A Vuillard lo conocemos en España por el éxito de su novela El orden del día, en la que desentraña el papel de las grandes empresas alemanas en el nazismo, del mismo modo que Michelín aparece en esta última. Argelia e Indochina, la pesadilla en la memoria francesa.
Y terminamos con un descubrimiento reciente, el que nos trae el gran corresponsal literario en EEUU, Eduardo Lago. Se trata de Hernán Díaz, un argentino que escribe en inglés y que acaba de publicar Fortuna. Unos datos autobiográficos que proporciona el autor en la entrevista: “Nací en una casa llena de libros. De hecho, mis padres eran propietarios de una librería, de modo que la literatura fue una presencia muy poderosa en mi vida desde el primer momento. Con el golpe de Estado, nos exiliamos en Suecia. Yo tenía dos años cuando llegué. (…) Fue allí donde empecé a escribir cuentos y poemas. Eran terribles, pero, aun así, siempre supe que acabaría dedicándome a la literatura. Años después, con el regreso de la democracia, pudimos volver a Buenos Aires. En la universidad estudié Literatura y obtuve la licenciatura rápidamente (…) No escribo en inglés porque lleve viviendo aquí 25 años, es al revés, estoy aquí por el inglés. Antes de venir a Nueva York, viví dos años en Londres. Empecé a leer literatura en inglés durante la adolescencia y por motivos inescrutables esa tradición me interpeló de manera irresistible en el plano afectivo. Me enamoré de la lengua; suena cursi pero no hay otro modo de explicarlo, la sensación es más importante que los motivos. Se me ocurre un símil con las artes plásticas. Por qué un escultor trabaja con bronce, otro con mármol y otro con madera. Hay algo en el material, su generosidad, su resistencia, su textura, su durabilidad, su temperatura, que funciona de manera distinta para cada escultor. Yo siento lo mismo con la lengua”.

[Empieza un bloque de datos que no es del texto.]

What follows belongs to an exercise in optimizing a design on an open flow for small area and a short achievable clock period; a production flow would make more cautious choices. Only simulation tests tie the RTL to the original design; equivalence was not proved. Power and IR drop assume default switching activity.

==> tundra <==
Design Nbit_ALU_Register, start of the top module:
module Nbit_ALU_Register (r2, r3, ALUop, r0, clk);
parameter n = 32;
input[n-1:0] r2, r3;
input[2:0] ALUop;
input clk;
output [n-1:0] r0;
wire[n-1:0] r1;
Nbit_ALU #(n) alu1 (.r1(r1), .r2(r2), .r3(r3), .ALUop(ALUop) );
Nbit_Register #(n) reg1 (.outo(r0), .ino(r1), .clk(clk) );
endmodule
clock: 15.5 ns
lec_check: 0
cap_margin: 20
core_margin: 2
core_utilization: 60
cts_buf_list: sky130_fd_sc_hd__clkbuf_4
gpl_timing_driven: 0
slew_margin: 20
synth_hierarchical: 1
synth_minimum_keep_size: 0
standard.sh (not shown) runs the stock make flow with config.mk's settings and CLKGATE_MAP_FILE= SYNTH_SCRIPT=/design/flow/synth_recipe.tcl, a recipe that flattens the netlist after the stock synthesis.
==> flow/flow/run.sh <==
#!/bin/bash
# Standard ORFS layout with two changes: the ports are buffered with buf_1 (instead of the
# delay buffer buffer_ports picks by default), and timing repair aims for a setup slack of
# 9.95 ns, so that it sizes the critical paths for a shorter period than the clock's.
set -euo pipefail
export BUFFER_PORTS_ARGS="-buffer_cell sky130_fd_sc_hd__buf_1"
export SETUP_SLACK_MARGIN=9.95
bash standard.sh > standard.log 2>&1
==> maple: changes against tundra <==
--- a/flow/design.v
+++ b/flow/design.v
@@ -18,26 +18,28 @@
 module g_a31oi  (input a1, a2, a3, b1, output y);     assign y = ~((a1 & a2 & a3) | b1);         endmodule
 module g_a32oi  (input a1, a2, a3, b1, b2, output y); assign y = ~((a1 & a2 & a3) | (b1 & b2));   endmodule
 `timescale 1ns / 1ps
 module Nbit_ALU(r1, r2, r3, ALUop);
 parameter n = 32;
 input  [n-1:0] r2, r3;
 input  [2:0]   ALUop;
 output [n-1:0] r1;
-wire o02n;
-g_nor2 u_o02n (.a(ALUop[0]), .b(ALUop[2]), .y(o02n));
+wire x01;
+g_xor2 u_x01 (.a(ALUop[0]), .b(ALUop[1]), .y(x01));
+wire op1n;
+g_inv u_op1n (.a(ALUop[1]), .y(op1n));
 wire t0n_d;
 g_mux2i u_t0n_d (.a0(ALUop[0]), .a1(ALUop[1]), .s(ALUop[2]), .y(t0n_d));
 wire t0n_0;
 g_buf u_t0n_0 (.a(t0n_d), .y(t0n_0));
 wire t0n_1;
 g_buf u_t0n_1 (.a(t0n_d), .y(t0n_1));
 wire t1n_d;
-g_xor2 u_t1n_d (.a(ALUop[1]), .b(o02n), .y(t1n_d));
+g_mux2i u_t1n_d (.a0(x01), .a1(op1n), .s(ALUop[2]), .y(t1n_d));
 wire t1n_0;
 g_buf u_t1n_0 (.a(t1n_d), .y(t1n_0));
 wire t1n_1;
 g_buf u_t1n_1 (.a(t1n_d), .y(t1n_1));
 wire esn_d;
 g_o21a u_esn_d (.a1(ALUop[1]), .a2(ALUop[0]), .b1(ALUop[2]), .y(esn_d));
 wire esn_0;
 g_buf u_esn_0 (.a(esn_d), .y(esn_0));
@@ -384,20 +386,18 @@
 wire gn31;
 g_nand2 u_gn31 (.a(r2[31]), .b(bb31), .y(gn31));
 wire tn31;
 g_nor2 u_tn31 (.a(r2[31]), .b(bb31), .y(tn31));
 wire pn31;
 g_nand2b u_pn31 (.an(tn31), .b(gn31), .y(pn31));
 wire y31;
 g_o22ai u_y31 (.a1(gn31), .a2(ecn_1), .b1(pn31), .b2(esn_1), .y(y31));
-wire t0p;
-g_inv u_t0p (.a(t0n_d), .y(t0p));
 wire G0n;
-g_mux2i u_G0n (.a0(t0p), .a1(r2[0]), .s(r3[0]), .y(G0n));
+g_o21a u_G0n (.a1(tn0), .a2(t0n_0), .b1(gn0), .y(G0n));
 wire G1_1;
 g_o21ai u_G1_1 (.a1(tn1), .a2(G0n), .b1(gn1), .y(G1_1));
 wire G1_3;
 g_o21ai u_G1_3 (.a1(tn3), .a2(gn2), .b1(gn3), .y(G1_3));
 wire T1_3;
 g_nor2 u_T1_3 (.a(tn3), .b(tn2), .y(T1_3));
 wire G1_5;
 g_o21ai u_G1_5 (.a1(tn5), .a2(gn4), .b1(gn5), .y(G1_5));
==> flow/flow/run.sh (replaced) <==
#!/bin/bash
# Standard ORFS layout with two changes: the ports are buffered with buf_1 (instead of the
# delay buffer buffer_ports picks by default), and timing repair aims for a setup slack of
# 9.9 ns, so that it sizes the critical paths for a shorter period than the clock's.
set -euo pipefail
export BUFFER_PORTS_ARGS="-buffer_cell sky130_fd_sc_hd__buf_1"
export SETUP_SLACK_MARGIN=9.9
bash standard.sh > standard.log 2>&1
- CORE_UTILIZATION: 60 -> 70
==> willow: changes against tundra <==
--- a/flow/design.v
+++ b/flow/design.v
@@ -18,26 +18,28 @@
 module g_a31oi  (input a1, a2, a3, b1, output y);     assign y = ~((a1 & a2 & a3) | b1);         endmodule
 module g_a32oi  (input a1, a2, a3, b1, b2, output y); assign y = ~((a1 & a2 & a3) | (b1 & b2));   endmodule
 `timescale 1ns / 1ps
 module Nbit_ALU(r1, r2, r3, ALUop);
 parameter n = 32;
 input  [n-1:0] r2, r3;
 input  [2:0]   ALUop;
 output [n-1:0] r1;
-wire o02n;
-g_nor2 u_o02n (.a(ALUop[0]), .b(ALUop[2]), .y(o02n));
+wire x01;
+g_xor2 u_x01 (.a(ALUop[0]), .b(ALUop[1]), .y(x01));
+wire op1n;
+g_inv u_op1n (.a(ALUop[1]), .y(op1n));
 wire t0n_d;
 g_mux2i u_t0n_d (.a0(ALUop[0]), .a1(ALUop[1]), .s(ALUop[2]), .y(t0n_d));
 wire t0n_0;
 g_buf u_t0n_0 (.a(t0n_d), .y(t0n_0));
 wire t0n_1;
 g_buf u_t0n_1 (.a(t0n_d), .y(t0n_1));
 wire t1n_d;
-g_xor2 u_t1n_d (.a(ALUop[1]), .b(o02n), .y(t1n_d));
+g_mux2i u_t1n_d (.a0(x01), .a1(op1n), .s(ALUop[2]), .y(t1n_d));
 wire t1n_0;
 g_buf u_t1n_0 (.a(t1n_d), .y(t1n_0));
 wire t1n_1;
 g_buf u_t1n_1 (.a(t1n_d), .y(t1n_1));
 wire esn_d;
 g_o21a u_esn_d (.a1(ALUop[1]), .a2(ALUop[0]), .b1(ALUop[2]), .y(esn_d));
 wire esn_0;
 g_buf u_esn_0 (.a(esn_d), .y(esn_0));
@@ -384,20 +386,18 @@
 wire gn31;
 g_nand2 u_gn31 (.a(r2[31]), .b(bb31), .y(gn31));
 wire tn31;
 g_nor2 u_tn31 (.a(r2[31]), .b(bb31), .y(tn31));
 wire pn31;
 g_nand2b u_pn31 (.an(tn31), .b(gn31), .y(pn31));
 wire y31;
 g_o22ai u_y31 (.a1(gn31), .a2(ecn_1), .b1(pn31), .b2(esn_1), .y(y31));
-wire t0p;
-g_inv u_t0p (.a(t0n_d), .y(t0p));
 wire G0n;
-g_mux2i u_G0n (.a0(t0p), .a1(r2[0]), .s(r3[0]), .y(G0n));
+g_o21a u_G0n (.a1(tn0), .a2(t0n_0), .b1(gn0), .y(G0n));
 wire G1_1;
 g_o21ai u_G1_1 (.a1(tn1), .a2(G0n), .b1(gn1), .y(G1_1));
 wire G1_3;
 g_o21ai u_G1_3 (.a1(tn3), .a2(gn2), .b1(gn3), .y(G1_3));
 wire T1_3;
 g_nor2 u_T1_3 (.a(tn3), .b(tn2), .y(T1_3));
 wire G1_5;
 g_o21ai u_G1_5 (.a1(tn5), .a2(gn4), .b1(gn5), .y(G1_5));
==> flow/flow/run.sh (replaced) <==
#!/bin/bash
# Standard ORFS layout; the only change is the cell used to buffer the ports
# (a plain buf_1 instead of the delay buffer buffer_ports picks by default).
set -euo pipefail
export BUFFER_PORTS_ARGS="-buffer_cell sky130_fd_sc_hd__buf_1"
bash standard.sh > standard.log 2>&1
- CORE_UTILIZATION: 60 -> 40
- CTS_BUF_LIST: sky130_fd_sc_hd__clkbuf_4 -> not set
==> onyx: changes against tundra <==
--- a/flow/design.v
+++ b/flow/design.v
@@ -18,26 +18,28 @@
 module g_a31oi  (input a1, a2, a3, b1, output y);     assign y = ~((a1 & a2 & a3) | b1);         endmodule
 module g_a32oi  (input a1, a2, a3, b1, b2, output y); assign y = ~((a1 & a2 & a3) | (b1 & b2));   endmodule
 `timescale 1ns / 1ps
 module Nbit_ALU(r1, r2, r3, ALUop);
 parameter n = 32;
 input  [n-1:0] r2, r3;
 input  [2:0]   ALUop;
 output [n-1:0] r1;
-wire o02n;
-g_nor2 u_o02n (.a(ALUop[0]), .b(ALUop[2]), .y(o02n));
+wire x01;
+g_xor2 u_x01 (.a(ALUop[0]), .b(ALUop[1]), .y(x01));
+wire op1n;
+g_inv u_op1n (.a(ALUop[1]), .y(op1n));
 wire t0n_d;
 g_mux2i u_t0n_d (.a0(ALUop[0]), .a1(ALUop[1]), .s(ALUop[2]), .y(t0n_d));
 wire t0n_0;
 g_buf u_t0n_0 (.a(t0n_d), .y(t0n_0));
 wire t0n_1;
 g_buf u_t0n_1 (.a(t0n_d), .y(t0n_1));
 wire t1n_d;
-g_xor2 u_t1n_d (.a(ALUop[1]), .b(o02n), .y(t1n_d));
+g_mux2i u_t1n_d (.a0(x01), .a1(op1n), .s(ALUop[2]), .y(t1n_d));
 wire t1n_0;
 g_buf u_t1n_0 (.a(t1n_d), .y(t1n_0));
 wire t1n_1;
 g_buf u_t1n_1 (.a(t1n_d), .y(t1n_1));
 wire esn_d;
 g_o21a u_esn_d (.a1(ALUop[1]), .a2(ALUop[0]), .b1(ALUop[2]), .y(esn_d));
 wire esn_0;
 g_buf u_esn_0 (.a(esn_d), .y(esn_0));
@@ -384,20 +386,18 @@
 wire gn31;
 g_nand2 u_gn31 (.a(r2[31]), .b(bb31), .y(gn31));
 wire tn31;
 g_nor2 u_tn31 (.a(r2[31]), .b(bb31), .y(tn31));
 wire pn31;
 g_nand2b u_pn31 (.an(tn31), .b(gn31), .y(pn31));
 wire y31;
 g_o22ai u_y31 (.a1(gn31), .a2(ecn_1), .b1(pn31), .b2(esn_1), .y(y31));
-wire t0p;
-g_inv u_t0p (.a(t0n_d), .y(t0p));
 wire G0n;
-g_mux2i u_G0n (.a0(t0p), .a1(r2[0]), .s(r3[0]), .y(G0n));
+g_o21a u_G0n (.a1(tn0), .a2(t0n_0), .b1(gn0), .y(G0n));
 wire G1_1;
 g_o21ai u_G1_1 (.a1(tn1), .a2(G0n), .b1(gn1), .y(G1_1));
 wire G1_3;
 g_o21ai u_G1_3 (.a1(tn3), .a2(gn2), .b1(gn3), .y(G1_3));
 wire T1_3;
 g_nor2 u_T1_3 (.a(tn3), .b(tn2), .y(T1_3));
 wire G1_5;
 g_o21ai u_G1_5 (.a1(tn5), .a2(gn4), .b1(gn5), .y(G1_5));
==> flow/flow/run.sh (replaced) <==
#!/bin/bash
# Standard ORFS layout; the only change is the cell used to buffer the ports
# (a plain buf_1 instead of the delay buffer buffer_ports picks by default).
set -euo pipefail
export BUFFER_PORTS_ARGS="-buffer_cell sky130_fd_sc_hd__buf_1"
bash standard.sh > standard.log 2>&1
- CORE_UTILIZATION: 60 -> 40
- CTS_BUF_LIST: sky130_fd_sc_hd__clkbuf_4 -> not set
- GPL_TIMING_DRIVEN: 0 -> not set
==> qor summary <==
item                                                                                            tundra                            maple                           willow                              onyx
Weighted congestion at the end of routability-driven global placement                            0.827                            0.863                            0.785                             0.831
Post-CTS sizing                                                                                      2                                5                                0                                 0
Number of cells on the critical path                                                                13                               15                               15                                13
Combinational share of power                                                                     47.0%                            47.5%                            41.5%                             42.1%
NonClk Buf Share                                                                                 14.0%                            15.5%                            13.7%                             11.7%
Achievable clock frequency                                                                     188 MHz                          181 MHz                          169 MHz                           156 MHz
Instance count along the most critical hold path                                                     4                                4                                3                                 4
Run status                                                                     complete, no violations          complete, no violations          complete, no violations           complete, no violations
Power Dens Cells                                                                          90.1 mW/mm^2                     96.5 mW/mm^2                     99.0 mW/mm^2                      98.8 mW/mm^2
Relative contribution of the clock network to total power                                        17.5%                            20.1%                            26.9%                             25.5%
Worst ir drop on vdd                                                                           64.3 uV                          67.6 uV                          36.1 uV                           46.2 uV
Worst EP required                                                                             15.74 ns                         15.77 ns                         15.68 ns                          15.68 ns
Met3 global-route usage                                                                          4.44%                            5.74%                            3.98%                             3.41%
Area fraction of the dominant cell type after synthesis                                          23.1%                            23.0%                            23.0%                             23.0%
Placed Instances                                                                                   548                              544                              576                               566
Final core utilization                                                                           74.7%                            90.8%                            50.0%                             49.0%
Length of routed wiring on met1                                                                3080 um                          3150 um                          3360 um                           3310 um
Capture endpoint of the worst hold path                                reg1.registerblk[7].Dflipflop.q  reg1.registerblk[7].Dflipflop.q  reg1.registerblk[0].Dflipflop.q  reg1.registerblk[21].Dflipflop.q
Clock net power                                                                                52.0 uW                          65.8 uW                          90.0 uW                           83.6 uW
Initial detailed-routing violation count                                                           193                              369                              103                               140
Slew of the pin with the lowest slew margin                                                   0.455 ns                         0.427 ns                         0.602 ns                           1.01 ns
Routed length on met3                                                                           413 um                           721 um                           394 um                            363 um
Maximum fanout count along the critical path                                                        16                                8                               16                                32
Pre-CTS WS                                                                                     9.44 ns                          9.22 ns                          9.22 ns                           8.79 ns

## separate check: timing with driven ports
No port has a modelled driver above. Below, the same layouts with a new extraction and two added sets of constraints.
Step 1 assumes that a clkbuf_16 drives the clock port and a buf_2 every other input.
Step 2 times the ports against the registers' clock, not the clock port: input delays grow and output delays shrink by t, the midpoint of the rising clock arrivals with the driver on.
Slacks: ideal ports / drivers / drivers and shift; pairs: ideal ports / drivers.
| run | t (ns) | slack for setup (ns) | worst slew at a driven data input, ns |
|---|---|---|---|
| tundra | 0.363 | 10.173 / 10.160 / 9.797 | 0.05 |
| maple | 0.357 | 9.966 / 9.973 / 9.616 | 0.05 |
| willow | 0.309 | 9.567 / 9.569 / 9.259 | 0.04 |
| onyx | 0.315 | 9.078 / 9.083 / 8.768 | 0.04 |
After both steps every run listed still meets setup and hold. For tundra, which loses most, drivers alone change the setup slack by -0.013 ns; drivers and shift together by -0.376 ns.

Hernán Díaz vendrá pronto a España a promocionar esta novela, Fortuna, que ha tenido un impacto aún mayor que la anterior, situando al autor entre los narradores estadounidenses más relevantes del momento. Dividida en cuatro partes que se configuran como narraciones que se contradicen y complementan entre sí, lleva a cabo una radiografía de los engranajes que mueven Wall Street como quizá no lo haya hecho nunca ningún autor estadounidense, dice Lago, lo cual explica el extraordinario interés que ha despertado no solo en los círculos literarios, sino en el mundo de las altas finanzas, cuyos entresijos examina con sorprendente precisión desde una perspectiva histórica sirviéndose de la ficción. Estaremos atentos a su llegada.